I Hacked My Own Web App on Kubernetes
In this article
- The Architecture
- Vulnerability 1: Cross-Site Scripting (XSS)
- How Exploitable Is This Really?
- Proving It
- Why the WAF Didn’t Help
- The Fix
- Vulnerability 2: Prometheus Metrics Exposed to the Internet
- The Fix
- Vulnerability 3: No Authentication
- Options
- The Deeper Lesson: Defence in Depth Requires Testing Every Layer
- Checklist: Securing a Web App on Kubernetes
- Application Level
- Reverse Proxy Level
- Kubernetes Level
- Authentication
- Wrapping Up

You deploy a web app to Kubernetes. It sits behind a reverse proxy with ModSecurity WAF, locked down with NetworkPolicies, running as a non-root user on a read-only filesystem. Feels secure. Then you actually test it and discover you can execute JavaScript in a visitor’s browser, read internal Prometheus metrics from the public internet, and there is no authentication at all.

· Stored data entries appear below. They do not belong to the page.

### config.mk
export PLATFORM = sky130hd
export DESIGN_NAME = vector_mac_sequencer
export DESIGN_NICKNAME = d
export VERILOG_FILES = /design/src/rtl/vector_mac_sequencer.sv
export SDC_FILE = /design/constraint.sdc
export NUM_CORES = 1
export LEC_CHECK = 0
export ABC_CLOCK_PERIOD_IN_PS = 2100
export BUFFER_PORTS_ARGS = -buffer_cell sky130_fd_sc_hd__buf_4
export CAP_MARGIN = 0
export CORE_AREA = 2 2 503 505
export DETAILED_ROUTE_END_ITERATION = 7
export DIE_AREA = 0 0 505 507
export GPL_ROUTABILITY_DRIVEN = 1
export PLACE_DENSITY = 0.3
export SLEW_MARGIN = 40
export SYNTH_ARGS = -nofsm -noshare
export SYNTH_HDL_FRONTEND = slang
export SYNTH_SLANG_ARGS = --single-unit
### constraint.sdc
create_clock -name clk -period 2.1 [get_ports clk]
set_input_delay 0.42 -clock clk [delete_from_list [all_inputs] [get_ports clk]]
set_output_delay 0.42 -clock clk [all_outputs]
set_load 0.01 [all_outputs]
### src/rtl/vector_mac_sequencer.sv
// Operand-side sequencer for a lane-parallel vector MAC: issues operand pairs,
// feeds each MAC result back as the next addend and returns the accumulated vector.
module vector_mac_sequencer #(
    parameter int unsigned REG_WIDTH = 16,
    parameter int unsigned VECTOR    = 8,
    parameter int unsigned ACC_W     = 2 * REG_WIDTH,
    parameter int unsigned MAC_LAT   = 0,
    parameter int unsigned LEN_W     = 8
) (
    input  logic                 clk,
    input  logic                 rst_n,
    input  logic                 start_i,
    input  logic [LEN_W-1:0]     len_i,
    output logic                 busy_o,
    input  logic                 op_valid_i,
    output logic                 op_ready_o,
    input  logic [REG_WIDTH-1:0] op_a_i    [VECTOR],
    input  logic [REG_WIDTH-1:0] op_b_i    [VECTOR],
    output logic [REG_WIDTH-1:0] mac_a_o   [VECTOR],
    output logic [REG_WIDTH-1:0] mac_b_o   [VECTOR],
    output logic [ACC_W-1:0]     mac_c_o   [VECTOR],
    input  logic [ACC_W-1:0]     mac_res_i [VECTOR],
    output logic                 res_valid_o,
    input  logic                 res_ready_i,
    output logic [ACC_W-1:0]     res_data_o [VECTOR]
);

    localparam int unsigned CNT_W = (MAC_LAT > 1) ? $clog2(MAC_LAT + 1) : 1;

    typedef enum logic [1:0] {
        IDLE  = 2'd0,
        ISSUE = 2'd1,
        WAIT  = 2'd2,
        DONE  = 2'd3
    } state_e;

    state_e               state_q, state_d;
    logic [LEN_W-1:0]     remain_q, remain_d;
    logic [CNT_W-1:0]     wait_q, wait_d;
    logic [ACC_W-1:0]     acc_q   [VECTOR];
    logic [ACC_W-1:0]     acc_d   [VECTOR];
    logic [REG_WIDTH-1:0] mac_a_q [VECTOR];
    logic [REG_WIDTH-1:0] mac_a_d [VECTOR];
    logic [REG_WIDTH-1:0] mac_b_q [VECTOR];
    logic [REG_WIDTH-1:0] mac_b_d [VECTOR];
    logic                 busy_q, op_ready_q, res_valid_q;

    // Next-state and datapath update
    always_comb begin
        state_d  = state_q;
        remain_d = remain_q;
        wait_d   = wait_q;
        acc_d    = acc_q;
        mac_a_d  = mac_a_q;
        mac_b_d  = mac_b_q;
        case (state_q)
            IDLE: begin
                if (start_i) begin
                    remain_d = len_i;
                    acc_d    = '{default: '0};
                    state_d  = (len_i != '0) ? ISSUE : DONE;
                end
            end
            ISSUE: begin
                if (op_valid_i) begin
                    mac_a_d  = op_a_i;
                    mac_b_d  = op_b_i;
                    remain_d = remain_q - LEN_W'(1);
                    wait_d   = CNT_W'(MAC_LAT);
                    state_d  = WAIT;
                end
            end
            WAIT: begin
                // Operands and addend stay frozen until the MAC result is captured
                if (wait_q == '0) begin
                    acc_d   = mac_res_i;
                    state_d = (remain_q == '0) ? DONE : ISSUE;
                end else begin
                    wait_d = wait_q - CNT_W'(1);
                end
            end
            DONE: begin
                if (res_ready_i) begin
                    state_d = IDLE;
                end
            end
            default: state_d = IDLE;
        endcase
    end

    // State and output registers; status flags decoded from the next state
    always_ff @(posedge clk or negedge rst_n) begin
        if (!rst_n) begin
            state_q     <= IDLE;
            remain_q    <= '0;
            wait_q      <= '0;
            acc_q       <= '{default: '0};
            mac_a_q     <= '{default: '0};
            mac_b_q     <= '{default: '0};
            busy_q      <= 1'b0;
            op_ready_q  <= 1'b0;
            res_valid_q <= 1'b0;
        end else begin
            state_q     <= state_d;
            remain_q    <= remain_d;
            wait_q      <= wait_d;
            acc_q       <= acc_d;
            mac_a_q     <= mac_a_d;
            mac_b_q     <= mac_b_d;
            busy_q      <= (state_d != IDLE);
            op_ready_q  <= (state_d == ISSUE);
            res_valid_q <= (state_d == DONE);
        end
    end

    assign busy_o      = busy_q;
    assign op_ready_o  = op_ready_q;
    assign res_valid_o = res_valid_q;
    assign mac_a_o     = mac_a_q;
    assign mac_b_o     = mac_b_q;
    assign mac_c_o     = acc_q;
    assign res_data_o  = acc_q;

endmodule
==> reports/qor.yml <==
outcome:
  status: "finished clean"
global_route:
  grt_max_degree: 96
  grt_pass1_vias: 22600
  overflow: 0
  grt_pass1_wl_um: 221000
  antenna_found_initial: 79
  gr-usage-all-layers_pct: 12.8
clock_network:
  cts_buffer_depth: 3
  htree_levels: 3
  clock_sinks: 525
  cts_buffers: 76
  cts_tree: "done"
  clk_pin_slew_worst_paths_ps: 60
  clk_latency_ps: 710
  cts_root_buf: "clkbuf_16"
timing:
  period_share_pct: 95.1
  drv_slew: 0
  finalSetupViolations: 0
  hold_viol: 0
  setup_ws_ps: 103
  worst_slew_pin_slew_ps: 691
  tns_ps: 0
  rsz0062_at_grt: "false"
  post-route-min-period_ps: 2000
  relSlewSlack_pct: 53.4
  finalClockSkew_ps: 34.3
  fmax_ghz: 0.501
  fin_worst_hold_slack_ps: 122
logic_synthesis:
  yosys_register_bits: 525
  seq_area_frac_synth_pct: 59.0
  synth_ff_type: "dfrtp_1"
  synth_top_area_share_pct: 59.0
  netlist_top_cells_area: "dfrtp_1 59%, mux2_1 13%, buf_4 8.8%"
  synth_area_mm2: 0.0223
  syn_avg_cell_area_um2: 11.1
  synth-edff-count: 0
  ys_warn_count: 0
  synth_top_cell_by_area: "dfrtp_1"
  syn_nets: 2524
  ys_types: 34
  synthArstFlopShare_pct: 100
  synth_cells: 1998
floorplanning:
  start_util_pct: 8.89
  io_pins: 1296
  die_w_um: 505
  fp-row-count: 184
  die_h_um: 507
  die_area_mm2: 0.256
  core_mm2: 0.250
power_and_ir_drop:
  intPower_mw: 37.2
  p_seq_share_pct: 30.1
  p_switching_mw: 28.1
  netSwitchingFraction_pct: 43.0
  power_density_mw_per_mm2: 1540
  irDropWorstVdd_v: 0.000544
  power.share.clock_pct: 20.8
  combPwrFrac_pct: 49.1
  leakagePower_nw: 20.2
detailed_routing:
  drtPass1Iterations: 5
  drc: 0
  viasPerCell: 3.03
  wl_met1_um: 70300
  routedWlPerCell_um: 24.0
  wl_met3_um: 22400
  wl_met2_um: 72500
  num_vias: 21300
  drtAntennaViolNets: 0
  drt-total-wl_um: 169000
  routed.top_layer: "met5"
  drt_iter0_drc: 1087
setup_path:
  slowest_delay_ps: 470
  critPathSlowestCell: "or4_1"
  required_ps: 2640
  cp-start-kind: "register"
  path_class: "register to register"
  crit_fanout: 4
  endpoint_kind: "register"
  cp_data_arrival_time_ps: 2540
  cp_cell_sequence: "inv_1, ha_2, or3b_1, or4_1, and3_4, inv_2, nor2_1"
cells_and_area:
  nets: 4125
  syn2layout_area_growth_pct: 90.6
  mostFrequentLayoutCells: "1352 x buf_4, 525 x dfrtp_1, 517 x dlygate4sd3_1"
  drive_above_1_share_pct: 41.3
  post-route-cell-area_mm2: 0.0424
  postLayoutCoreUtil_pct: 16.9
  final_common_cell: "buf_4"
job:
  cap_violations: 0
placement:
  port_buffers: 1295
  detailed_place_hpwl_um: 142000
  gp_congestion: 0.830
  place_ws_ps: 84.5
  dpl_cell_area_mm2: 0.0346
min_path:
  min_path_type: "primary input to register"
## cells in the mapped netlist, types with 3 or more instances
cell	number
nand2_1	516
inv_1	3
nor3_1	3
a21oi_1	9
nor2b_1	4
clkbuf_1	36
o21ai_1	10
buf_1	5
nor3b_1	3
dfrtp_1	525
nor2_1	11
mux2_1	256
buf_2	53
buf_6	21
nand3_1	258
buf_4	262
## sequential cells by signal, indices dropped and copies added, names as in the netlist
name         count
mac_a_o        128
op_ready_o       1
busy_o           1
res_valid_o      1
remain_q         8
mac_b_o        128
state_q          2
mac_c_o        256
## layout make-up
| class | instances | area (um2) |
|---|---|---|
| antenna | 28 | 70.1 |
| clock buffer | 112 | 2240 |
| clock inverter | 23 | 324 |
| fill | 28200 | 208000 |
| inverter | 4 | 15.0 |
| multi-input combinational | 1092 | 6500 |
| sequential | 525 | 13100 |
| tap | 3348 | 4190 |
| timing repair buffer | 1900 | 15900 |
## metrics by stage
| step | cells | total power, mW |
|---|---|---|
| after floorplan | 1998 | 32.0 |
| after global placement | 6352 | 52.3 |
| after detailed placement | 6352 | 52.3 |
| after CTS | 7004 | 67.6 |
| after global routing | 7015 | 69.8 |
| final | 7032 | 65.3 |
## logic make-up (layout without fill, tap and decap cells)
family	Yosys count	count (layout)	share of synthesized area, %
flops	525	525	59.0
compound gates	26	26	0.663
mux	256	256	13.0
simple gates	809	809	15.4
buf+inv	381	2039	11.9
other cells	0	28	0
fa+ha+maj	1	1	0.0562
## routing by layer
| metal | GRT usage (%) | vias up |
|---|---|---|
| li1 | - | 9578 |
| met1 | 15.6 | 10400 |
| met2 | 19.1 | 1063 |
| met3 | 7.65 | 181 |
| met4 | 2.68 | 50 |
| met5 | 0 | - |
## critical path: cells and delay by family, from the launching register on
family	cells	cell delay, ps
buf+inv	2	170
flops	1	410
simple gates	4	1080
fa+ha+maj	1	200
## worst paths after layout
check	from	to	slack (ps)	cells after the start
max	remain_q[0]	op_ready_o	100	7
min	len_i[5]	remain_q[5]	120	3
max reg2reg	remain_q[0]	op_ready_o	100	7
min reg2reg	mac_a_o[0]	mac_a_o[0]	480	1
max in group asynchronous	rst_n	mac_b_o[126]	980	3
min in group asynchronous	rst_n	mac_c_o[188]	230	2
## repair_timing
action | CTS | global route
setup buffers | 0 | 0
resized for setup | 0 | 1
hold buffers | 517 | 0
endpoints found under the setup margin | 0 | 1
hold endpoints to repair | 621 | 0
## power groups by stage
stage / Sequential, mW / Clock, mW / Combinational, mW
after floorplan: 20.5 / 0 / 11.6
after global placement: 19.6 / 0 / 32.7
after detailed placement: 19.8 / 0 / 32.6
after CTS: 19.8 / 14.3 / 33.6
after global routing: 20.4 / 14.6 / 34.8
final: 19.7 / 13.6 / 32.1
Note: power is estimated with default switching activity, not from simulation.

This is the story of auditing tfplan, a small Flask app that parses Terraform plan output and calculates net infrastructure changes. It runs on a k3s cluster with a layered security architecture, and still had exploitable vulnerabilities.
The Architecture
Before we attack anything, here is what the deployment looks like:
Internet (HTTPS:443)
→ K3s LoadBalancer
→ Reverse Proxy Pod (DMZ namespace, port 8443)
→ NGINX + ModSecurity WAF (OWASP CRS v3)
→ tfplan Service (webapps namespace, port 8080)
→ tfplan Pod (UID 1000, read-only filesystem, drop ALL capabilities)
The security layers in place:
- DMZ isolation. The reverse proxy runs in a dedicated
dmznamespace, separate from application workloads. - NetworkPolicies. Default deny in both namespaces, with explicit allow rules for reverse-proxy → tfplan and prometheus → tfplan.
- ModSecurity WAF. OWASP Core Rule Set v3 with anomaly scoring.
- GeoIP blocking. Only traffic from BE, NL, LU, DE is allowed.
- Pod security. Non-root user, read-only root filesystem, all capabilities dropped.
- TLS termination. At the reverse proxy with TLSv1.2+ only.
On paper, this is solid. In practice, three issues made it through.
Vulnerability 1: Cross-Site Scripting (XSS)
The app accepts Terraform plan text via a POST endpoint and returns HTML-formatted analysis results. The problem: user-supplied values are injected directly into the HTML response without escaping.
# The vulnerable code in generate_html_results()
html_parts.append(f'<div class="context-header">{context}</div>')
html_parts.append(f'<div class="item-removed">- {item}</div>')
The context and item variables come from parsing the user’s input. If an attacker crafts a Terraform plan with HTML in the resource names, it passes straight through to the response.
How Exploitable Is This Really?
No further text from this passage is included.